Jump to content

A post in which Char overshares


Recommended Posts

Posted
I'm a cerebral person. I'm also quite an anxious person and I prefer control because an environment I control is a safe one.

A reason I like to sub is that it's a chance to relinquish control and just be. Exist and feel. What I really struggle with, is coming out of my head. I feel at times there's a disconnect between my mind and my body. When I am face to face with someone, I feel not safe and so even subbing, I retreat to control in my mind to protect myself. I would really like not to do this, because what I'm doing is submitting in body only, and without my mind, I can't really connect with my sexual desire.

I made very small steps forward recently, but after a lifetime of feeling slightly out of step with the intimacy that seems so easy for most people, I'm looking for ideas on how to get around my anxiety, shyness and *** of vulnerability that stops me from mentally opening with someone in person, face to face, skin to skin.
Silken_Tears
Posted (edited)

This is a brave post. I hope you get good replies. I'll be reading myself to see what's said 🤣

Edited by Silken_Tears
Typo
Posted
Well crap, I posted this in the wrong place 🤦‍♀️
Posted
I’m proud of you, Char. Posting this shows growth, bravo!
💙💎
Posted
HI Char! I can so relate to physically submitting in the face of anxiety 🙈
I cought Covid a month or two ago and had an intreresting experience. It was just a very bad fever for a few of days so my spirits were high but I was exhausted and out of it. But I felt a complete lack of anxiety. Like, during that time, the world had given me a break from being in it - in my head, as much as physically. I felt completely off the hook.
I don't know how I can tie that back into your post, but reading it made the connection in my mind.
xx
Posted

In real life I'm so shy an suffer realy bad anxiety.
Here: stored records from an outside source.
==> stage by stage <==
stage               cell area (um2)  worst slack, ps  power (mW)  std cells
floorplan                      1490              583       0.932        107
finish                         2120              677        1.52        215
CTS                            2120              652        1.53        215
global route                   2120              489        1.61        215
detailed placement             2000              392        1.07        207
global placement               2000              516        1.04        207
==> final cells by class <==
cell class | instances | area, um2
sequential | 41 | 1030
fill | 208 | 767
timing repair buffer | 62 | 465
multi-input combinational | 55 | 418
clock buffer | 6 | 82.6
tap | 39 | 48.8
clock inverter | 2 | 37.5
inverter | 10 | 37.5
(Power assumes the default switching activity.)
### config.mk
export PLATFORM = sky130hd
export DESIGN_NAME = clk_enable_divider_flat
export DESIGN_NICKNAME = d
export VERILOG_FILES = /design/src/rtl/clk_enable_divider_if.sv /design/src/rtl/clk_enable_divider.sv /design/src/flat_wrapper.sv
export SDC_FILE = /design/constraint.sdc
export NUM_CORES = 1
export LEC_CHECK = 0
export ABC_AREA = 1
export CORE_MARGIN = 4
export CORE_UTILIZATION = 55
export CTS_BUF_LIST = sky130_fd_sc_hd__clkbuf_16
export DETAILED_ROUTE_END_ITERATION = 7
export PLACE_DENSITY_LB_ADDON = 0.15
export SKIP_LAST_GASP = 1
export SLEW_MARGIN = 20
export SYNTH_ARGS = -nofsm -noshare
export SYNTH_HDL_FRONTEND = slang
export SYNTH_SLANG_ARGS = --single-unit
export TNS_END_PERCENT = 30
### constraint.sdc
create_clock -name inClk -period 2.52 [get_ports inClk]
set_input_delay 0.756 -clock inClk [delete_from_list [all_inputs] [get_ports inClk]]
set_output_delay 0.756 -clock inClk [all_outputs]
set_load 0.005 [all_outputs]
### src/rtl/clk_enable_divider_if.sv
// rtl/clk_enable_divider_if.sv - divisor write port shared by all divider channels
interface clk_enable_divider_if #(
    parameter int CNT_W = 16
) ();
    logic             wrEn;
    logic [3:0]       wrCh;
    logic [CNT_W-1:0] wrData;

    modport master (output wrEn, output wrCh, output wrData);
    modport slave  (input  wrEn, input  wrCh, input  wrData);
endinterface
My 1st time at bbb I had to take diazapam on top of my anxiety meds. But I realy wanted to go. Master came with me. I'd never of gone alone. It was a realy great time though. Iv made some great freinds on here. 

 

When it comes to dating I am no good I never know if any person is interested in me at all.

 

Master an I were fwb an 1 day he told me he didn't want to be fwb any more. So I got upset but didn't tell Master anything.  Told him I'd always be there if he needed a freind or someone to talk to. He said no I want to date you.

 

Behind a screen I'm brave but in real life I have no confidence 

Posted

I agree with others,  this is a very courageous step to be open about your vulnerabilities and desire to move forward.   

My instant thought was meditation... releasing your thoughts and mind to the words and music of a guided meditation.  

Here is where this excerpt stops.